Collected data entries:
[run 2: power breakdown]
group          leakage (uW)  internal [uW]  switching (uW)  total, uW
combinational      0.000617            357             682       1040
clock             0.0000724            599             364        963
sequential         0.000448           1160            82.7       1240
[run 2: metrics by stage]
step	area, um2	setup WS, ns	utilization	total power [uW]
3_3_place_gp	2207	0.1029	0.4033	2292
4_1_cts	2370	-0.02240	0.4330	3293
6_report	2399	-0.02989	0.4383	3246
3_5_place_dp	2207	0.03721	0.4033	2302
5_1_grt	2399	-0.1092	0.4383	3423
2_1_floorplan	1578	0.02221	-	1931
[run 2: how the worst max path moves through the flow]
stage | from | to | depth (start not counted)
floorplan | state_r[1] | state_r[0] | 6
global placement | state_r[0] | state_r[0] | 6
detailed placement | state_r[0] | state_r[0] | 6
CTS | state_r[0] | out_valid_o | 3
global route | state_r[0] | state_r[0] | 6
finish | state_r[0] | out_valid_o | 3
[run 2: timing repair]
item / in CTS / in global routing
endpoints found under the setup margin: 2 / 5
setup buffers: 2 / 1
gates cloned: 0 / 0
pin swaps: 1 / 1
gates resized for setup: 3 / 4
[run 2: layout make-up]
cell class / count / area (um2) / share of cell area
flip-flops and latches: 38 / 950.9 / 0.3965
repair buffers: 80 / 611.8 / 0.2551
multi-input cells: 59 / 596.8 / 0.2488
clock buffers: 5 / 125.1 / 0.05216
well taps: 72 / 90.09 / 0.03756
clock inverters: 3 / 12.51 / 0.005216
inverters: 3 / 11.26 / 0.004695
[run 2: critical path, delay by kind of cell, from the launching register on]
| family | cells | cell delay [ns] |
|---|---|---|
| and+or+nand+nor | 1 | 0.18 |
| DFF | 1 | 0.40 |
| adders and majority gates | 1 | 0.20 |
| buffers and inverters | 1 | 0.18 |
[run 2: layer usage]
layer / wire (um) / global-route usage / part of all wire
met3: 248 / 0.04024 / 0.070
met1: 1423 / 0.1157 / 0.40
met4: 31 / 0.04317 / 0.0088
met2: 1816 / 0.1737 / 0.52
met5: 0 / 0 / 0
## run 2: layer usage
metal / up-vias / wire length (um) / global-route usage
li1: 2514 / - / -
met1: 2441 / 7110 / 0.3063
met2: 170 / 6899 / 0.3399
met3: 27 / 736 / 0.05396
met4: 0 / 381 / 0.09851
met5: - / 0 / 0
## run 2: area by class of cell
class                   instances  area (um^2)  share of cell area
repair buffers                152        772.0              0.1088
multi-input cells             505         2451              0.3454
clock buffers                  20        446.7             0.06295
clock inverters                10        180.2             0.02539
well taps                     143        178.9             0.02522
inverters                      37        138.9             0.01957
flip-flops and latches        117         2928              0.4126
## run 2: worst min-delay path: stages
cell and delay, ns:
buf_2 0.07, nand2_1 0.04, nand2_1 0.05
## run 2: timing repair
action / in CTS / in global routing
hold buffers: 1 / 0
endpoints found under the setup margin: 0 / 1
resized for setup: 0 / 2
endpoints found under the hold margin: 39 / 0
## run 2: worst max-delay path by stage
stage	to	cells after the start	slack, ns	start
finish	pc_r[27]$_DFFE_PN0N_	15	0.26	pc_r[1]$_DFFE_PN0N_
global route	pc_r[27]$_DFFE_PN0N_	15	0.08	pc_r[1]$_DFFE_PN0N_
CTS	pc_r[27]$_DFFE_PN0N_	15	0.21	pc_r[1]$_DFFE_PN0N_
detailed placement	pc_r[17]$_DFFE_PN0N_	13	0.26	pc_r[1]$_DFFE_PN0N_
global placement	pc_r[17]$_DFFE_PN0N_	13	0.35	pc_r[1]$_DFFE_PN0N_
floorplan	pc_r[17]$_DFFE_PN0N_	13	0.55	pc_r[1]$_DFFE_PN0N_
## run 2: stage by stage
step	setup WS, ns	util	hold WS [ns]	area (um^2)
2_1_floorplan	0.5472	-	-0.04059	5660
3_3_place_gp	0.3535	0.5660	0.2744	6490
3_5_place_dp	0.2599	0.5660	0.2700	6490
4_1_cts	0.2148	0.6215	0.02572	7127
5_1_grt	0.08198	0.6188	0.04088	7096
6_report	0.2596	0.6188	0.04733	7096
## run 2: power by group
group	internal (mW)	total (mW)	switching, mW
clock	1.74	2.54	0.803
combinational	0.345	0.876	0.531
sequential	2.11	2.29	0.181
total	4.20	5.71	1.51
--- config.mk ---
export PLATFORM = sky130hd
export DESIGN_NAME = fetch_addr_ctr
export DESIGN_NICKNAME = d
export VERILOG_FILES = /design/src/common/ifetch_pkg.sv /design/src/verilog/fetch_addr_ctr.sv
export SDC_FILE = /design/constraint.sdc
export NUM_CORES = 1
export LEC_CHECK = 0
export BUFFER_PORTS_ARGS = -buffer_cell sky130_fd_sc_hd__buf_2
export CAP_MARGIN = 20
export CORE_MARGIN = 3
export CORE_UTILIZATION = 43
export DETAILED_ROUTE_END_ITERATION = 12
export MAX_ROUTING_LAYER = met4
export PLACE_DENSITY = 0.75
export SLEW_MARGIN = 20
export SYNTH_ARGS = -nofsm -noshare
export SYNTH_HDL_FRONTEND = slang
export SYNTH_SLANG_ARGS = --single-unit
export TNS_END_PERCENT = 30
--- constraint.sdc ---
create_clock -name clk -period 1.96 [get_ports clk]
set_input_delay 0.098 -clock clk [delete_from_list [all_inputs] [get_ports clk]]
set_output_delay 0.098 -clock clk [all_outputs]
set_load 0.03 [all_outputs]
--- src/common/ifetch_pkg.sv ---
// Shared widths, controller states and bundles for the instruction fetch front end.

package ifetch_pkg;

    localparam int XLEN       = 32;                   // Address and instruction width.
    localparam int TAG_W      = 3;                    // Redirect tag width.
    localparam int IMEM_WORDS = 256;                  // Instruction memory depth.
    localparam int IMEM_AW    = $clog2(IMEM_WORDS);   // Word index width.
    localparam int WORD_BYTES = 4;                    // Step for a 32-bit fetch.
    localparam int HALF_BYTES = 2;                    // Step for a compressed instruction.

    // Fetch controller states.
    typedef enum logic [1:0] {
        FS_IDLE,                                      // Not fetching.
        FS_REDIRECT,                                  // First read after start or jump.
        FS_ALIGN,                                     // Fill cycle for an odd halfword target.
        FS_STREAM                                     // Steady fetch.
    } fetch_state_e;

    // Request from the controller to the counter and the prefetcher.
    typedef struct packed {
        logic             enable;                     // Fetching is active.
        logic             stall;                      // Pipeline hold.
        logic             jumped;                     // First cycle after a redirect.
        logic             jump_misaligned;            // Target has bit 1 set.
        logic [TAG_W-1:0] tag;                        // Redirect tag.
        logic [XLEN-1:0]  pc;                         // Redirect target.
    } fetch_req_t;

    // One fetched instruction.
    typedef struct packed {
        logic             valid;
        logic             compressed;                 // 16-bit instruction in instr[15:0].
        logic [TAG_W-1:0] tag;
        logic [XLEN-1:0]  pc;
        logic [XLEN-1:0]  instr;
    } fetch_out_t;

    // Instruction memory write port.
    typedef struct packed {
        logic               we;
        logic [IMEM_AW-1:0] addr;                     // Word index.
        logic [XLEN-1:0]    data;
    } imem_wr_t;

endpackage

--- src/verilog/fetch_addr_ctr.sv ---
// Word fetch address counter with redirect load and hold on stall or buffer hit.

module fetch_addr_ctr import ifetch_pkg::*; (
    input  logic            clk,
    input  logic            reset_n,
    input  fetch_req_t      req_i,
    input  logic            prefetched_i,
    output logic [XLEN-1:0] addr_o
);

    logic [XLEN-1:0] cur_addr_r;                      // Address of the word now on the read port.
    logic            advance;

    // The word on the read port is used up this cycle.
    assign advance = req_i.enable && !req_i.stall && !prefetched_i;

    always_comb begin
        if (req_i.jumped) begin
            addr_o = {req_i.pc[XLEN-1:2], 2'b00};     // Word holding the target.
        end else if (advance) begin
            addr_o = cur_addr_r + XLEN'(WORD_BYTES);
        end else begin
            // Read the same word again so it is still there next cycle.
            addr_o = cur_addr_r;
        end
    end

    always_ff @(posedge clk or negedge reset_n) begin
        if (!reset_n) begin
            cur_addr_r <= '0;
        end else begin
            cur_addr_r <= addr_o;
        end
    end

endmodule

==> reports/results.tsv, run 1 <==
metric	value	unit
outcome	complete, but fails checks	
violations	negative setup slack	
setup_tns	-6.34	ns
setup-violations-final	25	
timing.rr.start	cur_addr_r[7]	
reg.largest.list	cur_addr_r x32	
worst_slack	-0.480	ns
holdWs	0.0465	ns
crit_top_cell	or4_4	
start_kind	register	
synthFlopType	dfrtp_1	
r2r_cells	7	
grt_usage	0.249	
timing.final.crit_share	1.25	
hold_viol	0	
stdcell_count	386	
power_density	642	mW/mm2
reg2reg_to	cur_addr_r[30]	
clock_path_buffers	2	
worstPathArrival	2.34	ns
yosysTopAreaCell	dfrtp_1	
gp_congestion	0.892	
seq_area_frac_synth	0.437	
maxSlewHeadroom	0.501	
p_int	0.00141	W
grt_setup_unrepaired	true	
ff2ff_setup_slack	-0.13	ns
rows	23	
yosysMostFrequentCell	dfrtp_1	
synthTopCellsByCount	dfrtp_1, nand2_1, nor2_1, o21ai_0, a31oi_1	
critPathRequiredTime	1.86	ns
p_sw	0.000678	W
crit_chain	nand4_1, or4_4, or4_4, a31oi_4, buf_6	
syn_to_final_growth	77.5	%
clockPowerShare	0.304	
synthCells	209	
drtAntennaViolNets	0	
wl	6160	um
num_vias	2157	
finClkSkew	0.00895	ns
multiInputGateArea	0.00131	mm2
combPwrFrac	0.329	
critPathCaptureType	output pin	
port_buffers	67	
antenna_found_initial	0	
synth_edf_count	0	
antenna_cells	0	
worst_pin_slew	0.748	ns
cp-startpoint	cur_addr_r[12]	
clkSlewWorstSetupHoldPaths	0.08	ns
cp_max_fo	4	
netlist_area	0.00183	mm2
worstSkewPairLatency	0.29	ns
drt-initial-drc-count	114	
cts_tree	yes	
cap_violations	0	
via_per_inst	5.59	
synth_area_leaders	dfrtp_1, or4_1, a31oi_1	
wire_per_inst	15.9	um
crit_type	reg2out	
worst-path-stages	5	
p_sw_frac	0.325	
die-width	71.3	um
cts_buffers	5	
dieArea	0.00508	mm2
grt_pass1_wl	9680	um
ios	74	
synth-async-reset-ratio	1.00	
nets	378	
grt_max_degree	34	
power.total	0.00209	W
vdd_drop_max	433	uV
syn-mean-instance-area	8.76	um2
seq_area	802	um2
synth_seq_cells	32	
syn-num-nets	252	
fmax	0.410	GHz
hpwl	4010	um
power_leakage	1.38	nW
ys_warn_count	0	
worstHoldPathType	in2reg	
yosysUniqueCellTypes	30	
drc	0	
seqPwrFrac	0.367	
crit_end	addr_o[29]	
fin_crit	2.44	ns
place_inst	368	
pre_cts_ws	-0.308	ns
first_global_vias	2141	
synth_top_area_frac	0.437	
coreArea	0.00406	mm2
largest_register_ffs	32	
slew_violations	0	
drive_above_1_share	0.548	
fp.dieH	71.3	um
critical-path-top-delay-family	simple AND/OR/NAND/NOR gates	
cts-root-buf	clkbuf_8	
fillers	262	
critPathMaxStageDelay	0.62	ns
cts.sinks	32	
initial_core_util	0.451	
cp_slowest_cell	or4_4	
regMostFlops	cur_addr_r	
htree_num_levels	2	
worst-path-buf-inv	1	
dr.pass1.iters	4	
grt.overflow.total	0	
## metrics by stage
step	util	area (um2)
2_1_floorplan	-	2060
3_3_place_gp	0.693	2810
3_5_place_dp	0.693	2810
4_1_cts	0.770	3120
5_1_grt	0.801	3250
6_report	0.801	3250
## worst register-to-register path, cell delays in order (launching register included)
cell	delay (ns)
dfrtp_1	0.40
nand3_2	0.12
or4_4	0.61
o31ai_1	0.31
buf_4	0.18
a31oi_4	0.09
buf_4	0.15
buf_4	0.12
## cells in the final DEF, fill, tap and decap left out, drive strengths merged
| cell type | netlist | routed |
|---|---|---|
| nor2b | 2 | 2 |
| mux2i | 1 | 1 |
| nor2 | 18 | 18 |
| o31a | 2 | 2 |
| or3 | 4 | 4 |
| o21ai | 18 | 18 |
| nor3b | 1 | 1 |
| bufinv | 0 | 1 |
| dfrtp | 32 | 32 |
| nand4 | 11 | 11 |
| buf | 2 | 129 |
| inv | 5 | 5 |
| or4 | 14 | 14 |
| nand3 | 12 | 12 |
| a31oi | 16 | 16 |
| o211ai | 1 | 1 |
| and4 | 3 | 3 |
| xnor2 | 7 | 7 |
| nor3 | 3 | 3 |
| nand2b | 1 | 1 |
| or3b | 1 | 1 |
| ha | 1 | 1 |
| and3 | 5 | 5 |
| nand4b | 1 | 1 |
| nor4 | 4 | 4 |
| clkinv | 0 | 1 |
| dlygate4sd3 | 0 | 1 |
| o31ai | 10 | 10 |
| clkbuf | 9 | 6 |
| nand2 | 21 | 21 |
| xor2 | 4 | 4 |
## cell families after synthesis
logic type | Yosys count | synth area share
fa+ha+maj | 1 | 0.00683
compound gates | 47 | 0.158
xor+xnor | 11 | 0.0526
simple gates | 101 | 0.302
flops | 32 | 0.437
mux | 1 | 0.00546
buf+inv | 16 | 0.0376
## how the worst min path moves through the flow
stage                         start  cells after the start              to  slack (ns)
after CTS                 req_i[10]                      3  cur_addr_r[10]        0.04
after floorplan             reset_n                      0   cur_addr_r[0]       -0.20
after global placement      reset_n                      1  cur_addr_r[17]        0.20
final                      req_i[5]                      3   cur_addr_r[5]        0.05
after global routing       req_i[4]                      3   cur_addr_r[4]        0.07
after detailed placement    reset_n                      1  cur_addr_r[17]        0.20
## final cells by class
cell class                 instances  area share
clock buffer                       6      0.0223
sequential                        32       0.247
timing repair buffer             130       0.292
inverter                           5     0.00577
clock inverter                     2      0.0108
multi-input combinational        161       0.403
tap                               50      0.0192
## routing by layer
layer / up-vias / GRT usage / routed length, um
li1: 1038 / - / -
met1: 1030 / 0.298 / 2530
met2: 76 / 0.414 / 3160
met3: 13 / 0.0519 / 342
met4: 0 / 0.0856 / 124
met5: - / - / 0
## repair_timing
item	4_1_cts	5_1_grt
gates resized for setup	52	24
pin swaps	14	7
buffers inserted	2	8
hold buffers	1	0
hold endpoints to repair	32	0
endpoints found under the setup margin	29	32
## power by group through the flow
stage               clock (W)  sequential [W]  combinational (W)
floorplan                   0        0.000780           0.000314
global placement            0        0.000769           0.000578
detailed placement          0        0.000772           0.000588
CTS                  0.000638        0.000762           0.000654
global route         0.000681        0.000773           0.000735
finish               0.000634        0.000767           0.000688
(Power assumes the default switching activity.)
==> run 2, diff against run 1 <==
--- a/config.mk
+++ b/config.mk
@@ -13,5 +13,4 @@
 export MAX_ROUTING_LAYER = met4
 export PLACE_DENSITY = 0.75
-export SLEW_MARGIN = 20
 export SYNTH_ARGS = -nofsm -noshare
 export SYNTH_HDL_FRONTEND = slang
==> constraint.sdc (replaced) <==
create_clock -name clk -period 1.96 [get_ports clk]
set_input_delay 0.392 -clock clk [delete_from_list [all_inputs] [get_ports clk]]
set_output_delay 0.392 -clock clk [all_outputs]
set_load 0.03 [all_outputs]
==> reports/results.tsv, run 2 (synthesized netlist as in run 1, its figures left out) <==
metric	value	unit	change
regMostFlops	cur_addr_r		unchanged
cp_max_fo	5		was 4
wire_per_inst	17.8	um	was 15.9 um
syn_to_final_growth	90.5	%	was 77.5%
fin_crit	2.73	ns	was 2.44 ns
hold_viol	0		unchanged
dieArea	0.00508	mm2	unchanged
cts_tree	yes		unchanged
reg2reg_to	cur_addr_r[19]		was cur_addr_r[30]
drive_above_1_share	0.580		was 0.548
antenna_found_initial	0		unchanged
grt_setup_unrepaired	true		unchanged
worstHoldPathType	in2async		was in2reg
vdd_drop_max	497	uV	was 433 uV
critPathMaxStageDelay	0.60	ns	was 0.62 ns
crit_type	reg2out		unchanged
r2r_cells	7		unchanged
reg.largest.list	cur_addr_r x32		unchanged
crit_top_cell	buf_6		was or4_4
critPathRequiredTime	1.57	ns	was 1.86 ns
ios	74		unchanged
place_inst	387		was 368
drt-initial-drc-count	179		was 114
worstSkewPairLatency	0.30	ns	was 0.29 ns
timing.final.crit_share	1.39		was 1.25
num_vias	2362		was 2157
coreArea	0.00406	mm2	unchanged
rows	23		unchanged
combPwrFrac	0.354		was 0.329
gp_congestion	0.854		was 0.892
pre_cts_ws	-0.876	ns	was -0.308 ns
ctsHoldBuffers	0		was 1
outcome	complete, but fails checks		unchanged
layout_commonest_cell	buf_4		unchanged
port_buffers	67		unchanged
htree_num_levels	2		unchanged
critPathCaptureType	output pin		unchanged
maxSlewHeadroom	0.512		was 0.501
violations	negative setup slack		unchanged
dr.pass1.iters	5		was 4
stdcell_count	405		was 386
layout_common_cells	buf_4, buf_2, dfrtp_1		unchanged
via_per_inst	5.83		was 5.59
fmax	0.366	GHz	was 0.410 GHz
timing.rr.start	cur_addr_r[7]		unchanged
cts.sinks	32		unchanged
drc	0		unchanged
final_cell_area	0.00349	mm2	was 0.00325 mm2
worst_pin_slew	0.733	ns	was 0.748 ns
nets	397		was 378
slew_violations	0		unchanged
clock_path_buffers	2		unchanged
grt_max_degree	34		unchanged
p_sw_frac	0.337		was 0.325
ff2ff_setup_slack	-0.21	ns	was -0.13 ns
drtAntennaViolNets	0		unchanged
p_int	0.00145	W	was 0.00141 W
cap_violations	0		unchanged
antenna_cells	0		unchanged
initial_core_util	0.451		unchanged
start_kind	register		unchanged
die-width	71.3	um	unchanged
clockPowerShare	0.300		was 0.304
grt.overflow.total	0		unchanged
wl	7220	um	was 6160 um
worst_slack	-0.773	ns	was -0.480 ns
crit_chain	nand4_1, or4_4, buf_6, or3_4, a31oi_4, buf_6		was nand4_1, or4_4, or4_4, a31oi_4, buf_6
seqPwrFrac	0.346		was 0.367
setup-violations-final	32		was 25
grt_pass1_wl	10500	um	was 9680 um
first_global_vias	2324		was 2141
finClkSkew	0.00361	ns	was 0.00895 ns
p_sw	0.000737	W	was 0.000678 W
power_density	627	mW/mm2	was 642 mW/mm2
worstPathArrival	2.34	ns	about the same
cts-root-buf	clkbuf_8		unchanged
cts_buffers	5		unchanged
largest_register_ffs	32		unchanged
power_leakage	1.51	nW	was 1.38 nW
cp_slowest_cell	or4_4		unchanged
clkSlewWorstSetupHoldPaths	0.07	ns	was 0.08 ns
fp.dieH	71.3	um	unchanged
dpl_cell_area	0.00293	mm2	was 0.00281 mm2
hpwl	4390	um	was 4010 um
grt_usage	0.272		was 0.249
run 2: changes by cell type in the layout (fill, tap and decap cells not counted), sizes merged:
cell         previous run  this run
buf                   129       149
clkinvlp                0         1
dlygate4sd3             1         0
clkbuf                  6         5
run 2: worst max path at each step:
stage	from	end	slack, ns	depth (start not counted)
detailed placement	prefetched_i	addr_o[31]	-0.88	6
finish	cur_addr_r[7]	addr_o[19]	-0.77	6
global placement	prefetched_i	addr_o[31]	-0.84	6
floorplan	prefetched_i	addr_o[29]	-0.72	6
global route	cur_addr_r[11]	addr_o[19]	-0.82	6
CTS	cur_addr_r[5]	addr_o[29]	-0.74	5
run 2: layout make-up:
class / instances / area (um2)
Multi-Input combinational cell: 161 / 1360
Timing Repair Buffer: 149 / 1130
Sequential cell: 32 / 801
Fill cell: 203 / 568
Clock buffer: 5 / 68.8
Tap cell: 50 / 62.6
Clock inverter: 3 / 42.5
Inverter: 5 / 18.8
run 2: through the flow:
stage / TNS, ns / hold WS [ns] / total power [W] / utilization
2_1_floorplan: -18.55 / 0.0964 / 0.00109 / -
3_3_place_gp: -16.36 / 0.482 / 0.00137 / 0.723
3_5_place_dp: -18.03 / 0.489 / 0.00138 / 0.723
4_1_cts: -14.18 / 0.173 / 0.00211 / 0.816
5_1_grt: -16.60 / 0.198 / 0.00227 / 0.860
6_report: -14.24 / 0.144 / 0.00219 / 0.860
run 2: metal layers:
layer | track usage | part of all wire
met1 | 0.308 | 0.37
met2 | 0.470 | 0.51
met3 | 0.0519 | 0.081
met4 | 0.111 | 0.038
met5 | - | 0
run 2: worst max-delay path, delay by kind of cell (launching register included):
kind                   cells  cell delay, ns
buffers and inverters      2            0.31
AND/OR/NAND/NOR            3            1.11
flip-flops                 1            0.42
AO/OA/AOI/OAI              1            0.20
run 2: power groups by stage:
stage	clock, W	sequential, W	combinational, W
2_1_floorplan	0	0.000779	0.000310
3_3_place_gp	0	0.000762	0.000604
5_1_grt	0.000686	0.000762	0.000820
3_5_place_dp	0	0.000765	0.000618
6_report	0.000657	0.000757	0.000775
4_1_cts	0.000653	0.000754	0.000704
run 2: what timing repair did:
action                                  4_1_cts  5_1_grt
pin swaps                                    16       13
buffers inserted                              7        5
endpoints found under the setup margin       40       37
gates resized for setup                      78       29
==> run 3, diff against run 2 <==
CORE_ASPECT_RATIO = 0.75   (was unset)
==> reports/results.tsv, run 3 (synthesized netlist as in run 1, its figures left out) <==
metric	value	unit	change
worstPathArrival	2.38	ns	was 2.34 ns
drive_above_1_share	0.589		was 0.580
finClkSkew	0.00747	ns	was 0.00361 ns
final_cell_area	0.00348	mm2	was 0.00349 mm2
reg.largest.list	cur_addr_r x32		unchanged
hpwl	4630	um	was 4390 um
layout_common_cells	buf_4, buf_2, dfrtp_1		unchanged
dr.pass1.iters	6		was 5
antenna_cells	0		unchanged
cts_buffers	5		unchanged
gp_congestion	0.902		was 0.854
cap_violations	0		unchanged
nets	395		was 397
ios	74		unchanged
cts-root-buf	clkbuf_8		unchanged
largest_register_ffs	32		unchanged
violations	negative setup slack		unchanged
htree_num_levels	2		unchanged
holdWs	0.154	ns	was 0.144 ns
grt.overflow.total	0		unchanged
timing.final.crit_share	1.42		was 1.39
clkSlewWorstSetupHoldPaths	0.08	ns	was 0.07 ns
r2r_cells	8		was 7
drt-initial-drc-count	176		was 179
power.total	0.00219	W	about the same
first_global_vias	2375		was 2324
grt_setup_unrepaired	true		unchanged
num_vias	2408		was 2362
wire_per_inst	18.8	um	was 17.8 um
worstHoldPathType	in2async		unchanged
fmax	0.360	GHz	was 0.366 GHz
power_density	630	mW/mm2	was 627 mW/mm2
critPathRequiredTime	1.57	ns	about the same
grt_pass1_wl	11300	um	was 10500 um
critPathCaptureType	output pin		unchanged
drtAntennaViolNets	0		unchanged
ctsHoldBuffers	0		unchanged
fin_crit	2.78	ns	was 2.73 ns
coreArea	0.00387	mm2	was 0.00406 mm2
via_per_inst	5.95		was 5.83
rows	19		was 23
regMostFlops	cur_addr_r		unchanged
cp_max_fo	5		unchanged
worstSkewPairLatency	0.30	ns	about the same
cts.sinks	32		unchanged
cts_tree	yes		unchanged
dpl_cell_area	0.00295	mm2	was 0.00293 mm2
setup-violations-final	35		was 32
grt_usage	0.295		was 0.272
port_buffers	67		unchanged
fillers	157		was 203
syn_to_final_growth	89.8	%	was 90.5%
outcome	complete, but fails checks		unchanged
clock_path_buffers	2		unchanged
worst_slack	-0.817	ns	was -0.773 ns
vdd_drop_max	496	uV	was 497 uV
crit_type	reg2out		unchanged
seq_area	801	um2	unchanged
drc	0		unchanged
slew_violations	0		unchanged
power_leakage	1.48	nW	was 1.51 nW
fp.dieH	62.5	um	was 71.3 um
start_kind	register		unchanged
layout_commonest_cell	buf_4		unchanged
wl	7630	um	was 7220 um
worst_pin_slew	0.749	ns	was 0.733 ns
ff2ff_setup_slack	-0.27	ns	was -0.21 ns
hold_viol	0		unchanged
timing.rr.start	cur_addr_r[10]		was cur_addr_r[7]
multiInputGateArea	0.00138	mm2	was 0.00136 mm2
initial_core_util	0.473		was 0.451
antenna_found_initial	0		unchanged
die-width	81.4	um	was 71.3 um
grt_max_degree	33		was 34
dieArea	0.00509	mm2	was 0.00508 mm2
setup_tns	-14.91	ns	was -14.24 ns
reg2reg_to	cur_addr_r[21]		was cur_addr_r[19]
maxSlewHeadroom	0.501		was 0.512
==> run 3: layout make-up <==
class / count / area share
Timing Repair Buffer: 147 / 0.317
Clock inverter: 3 / 0.0122
Multi-Input combinational cell: 161 / 0.397
Tap cell: 52 / 0.0187
Sequential cell: 32 / 0.230
Clock buffer: 5 / 0.0198
Inverter: 5 / 0.00540
==> run 3: critical path: stages (launching register included) <==
cell	delay [ns]
dfrtp_1	0.37
nand4_1	0.18
buf_4	0.19
or4_4	0.47
buf_6	0.16
or3_4	0.37
a31oi_4	0.19
buf_6	0.16
==> run 3: metrics by stage <==
step | setup WS (ns) | std cells | utilization
after global placement | -0.864 | 392 | 0.760
after detailed placement | -0.909 | 392 | 0.760
final | -0.817 | 405 | 0.897
after CTS | -0.790 | 403 | 0.858
after global routing | -0.905 | 405 | 0.897
after floorplan | -0.717 | 209 | -
==> run 3: worst max-delay path by stage <==
stage	startpoint	end	slack (ns)	cells after the start
3_5_place_dp	prefetched_i	addr_o[27]	-0.91	6
6_report	cur_addr_r[10]	addr_o[21]	-0.82	7
3_3_place_gp	prefetched_i	addr_o[31]	-0.86	6
5_1_grt	cur_addr_r[10]	addr_o[21]	-0.90	7
2_1_floorplan	prefetched_i	addr_o[29]	-0.72	6
4_1_cts	cur_addr_r[11]	addr_o[30]	-0.79	5
==> run 3: power by group <==
part	internal [W]	switching, W	leakage [nW]	total [W]
sequential	0.000717	0.0000492	0.376	0.000766
clock	0.000376	0.000280	0.0541	0.000656
combinational	0.000355	0.000414	1.05	0.000770
==> run 3: what timing repair did <==
action,4_1_cts,5_1_grt
buffers inserted,3,2
gates resized for setup,78,29
pin swaps,10,11
setup endpoints to repair,40,38
hold endpoints to repair,0,0
==> run 3: routing by layer <==
| metal | share of wire | vias to the layer above | wire [um] | global-route usage |
|---|---|---|---|---|
| li1 | - | 1078 | - | - |
| met4 | 0.039 | 0 | 301 | 0.112 |
| met5 | 0 | - | 0 | - |
| met1 | 0.40 | 1158 | 3050 | 0.356 |
| met2 | 0.47 | 133 | 3620 | 0.475 |
| met3 | 0.086 | 39 | 660 | 0.0692 |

TASK REQUIREMENTS: In the entries above, copy each line that contains the string "well".

OUTPUT OF THE TASK:
well taps: 72 / 90.09 / 0.03756
well taps                     143        178.9             0.02522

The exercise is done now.